Extracted information section start

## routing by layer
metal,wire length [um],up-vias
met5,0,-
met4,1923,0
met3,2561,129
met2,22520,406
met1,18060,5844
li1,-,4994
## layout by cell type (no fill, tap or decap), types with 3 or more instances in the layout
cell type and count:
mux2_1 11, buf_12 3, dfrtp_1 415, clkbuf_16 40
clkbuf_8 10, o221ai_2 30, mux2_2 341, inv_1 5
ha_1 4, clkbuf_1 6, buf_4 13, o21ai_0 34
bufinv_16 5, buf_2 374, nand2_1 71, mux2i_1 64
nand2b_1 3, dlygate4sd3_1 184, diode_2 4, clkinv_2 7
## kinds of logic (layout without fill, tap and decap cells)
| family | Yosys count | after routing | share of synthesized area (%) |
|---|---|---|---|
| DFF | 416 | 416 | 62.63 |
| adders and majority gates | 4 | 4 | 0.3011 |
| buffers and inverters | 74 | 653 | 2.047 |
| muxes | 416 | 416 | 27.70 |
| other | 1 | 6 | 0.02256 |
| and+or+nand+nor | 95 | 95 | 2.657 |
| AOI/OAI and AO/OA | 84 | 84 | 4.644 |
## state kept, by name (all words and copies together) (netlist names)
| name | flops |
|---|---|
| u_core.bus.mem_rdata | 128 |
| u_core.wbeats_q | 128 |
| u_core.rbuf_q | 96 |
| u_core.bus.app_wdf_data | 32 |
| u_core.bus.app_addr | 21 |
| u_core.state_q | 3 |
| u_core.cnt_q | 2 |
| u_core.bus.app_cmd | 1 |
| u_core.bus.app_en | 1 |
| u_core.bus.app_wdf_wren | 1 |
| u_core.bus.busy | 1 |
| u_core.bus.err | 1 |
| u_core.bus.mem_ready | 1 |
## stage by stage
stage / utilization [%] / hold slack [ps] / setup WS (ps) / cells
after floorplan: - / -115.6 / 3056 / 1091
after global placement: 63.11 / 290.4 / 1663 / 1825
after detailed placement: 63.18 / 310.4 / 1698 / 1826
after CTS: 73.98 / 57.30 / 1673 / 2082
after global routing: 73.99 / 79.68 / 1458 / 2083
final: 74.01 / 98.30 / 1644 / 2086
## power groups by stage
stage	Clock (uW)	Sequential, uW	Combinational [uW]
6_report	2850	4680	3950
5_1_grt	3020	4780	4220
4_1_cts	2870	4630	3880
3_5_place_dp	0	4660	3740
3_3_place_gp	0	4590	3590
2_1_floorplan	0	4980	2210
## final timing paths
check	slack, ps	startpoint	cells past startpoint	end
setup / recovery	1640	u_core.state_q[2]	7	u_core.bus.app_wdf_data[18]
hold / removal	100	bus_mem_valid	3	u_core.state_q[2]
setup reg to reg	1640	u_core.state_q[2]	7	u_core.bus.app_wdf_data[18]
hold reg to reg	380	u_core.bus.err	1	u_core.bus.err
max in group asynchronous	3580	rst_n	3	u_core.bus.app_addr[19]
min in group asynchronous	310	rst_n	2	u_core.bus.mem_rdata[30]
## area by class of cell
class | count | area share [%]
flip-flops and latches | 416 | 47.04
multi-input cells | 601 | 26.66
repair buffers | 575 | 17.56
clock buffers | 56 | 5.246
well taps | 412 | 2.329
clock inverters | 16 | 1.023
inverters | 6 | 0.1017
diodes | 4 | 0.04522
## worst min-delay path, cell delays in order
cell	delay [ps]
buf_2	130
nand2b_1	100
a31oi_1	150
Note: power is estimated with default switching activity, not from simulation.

Extracted information section end

#### Work request:
Although the records may continue, retype only the lines from the first one through the one containing "name | flops |", exactly as they appear.

#### Exercise response:
## routing by layer
metal,wire length [um],up-vias
met5,0,-
met4,1923,0
met3,2561,129
met2,22520,406
met1,18060,5844
li1,-,4994
## layout by cell type (no fill, tap or decap), types with 3 or more instances in the layout
cell type and count:
mux2_1 11, buf_12 3, dfrtp_1 415, clkbuf_16 40
clkbuf_8 10, o221ai_2 30, mux2_2 341, inv_1 5
ha_1 4, clkbuf_1 6, buf_4 13, o21ai_0 34
bufinv_16 5, buf_2 374, nand2_1 71, mux2i_1 64
nand2b_1 3, dlygate4sd3_1 184, diode_2 4, clkinv_2 7
## kinds of logic (layout without fill, tap and decap cells)
| family | Yosys count | after routing | share of synthesized area (%) |
|---|---|---|---|
| DFF | 416 | 416 | 62.63 |
| adders and majority gates | 4 | 4 | 0.3011 |
| buffers and inverters | 74 | 653 | 2.047 |
| muxes | 416 | 416 | 27.70 |
| other | 1 | 6 | 0.02256 |
| and+or+nand+nor | 95 | 95 | 2.657 |
| AOI/OAI and AO/OA | 84 | 84 | 4.644 |
## state kept, by name (all words and copies together) (netlist names)
| name | flops |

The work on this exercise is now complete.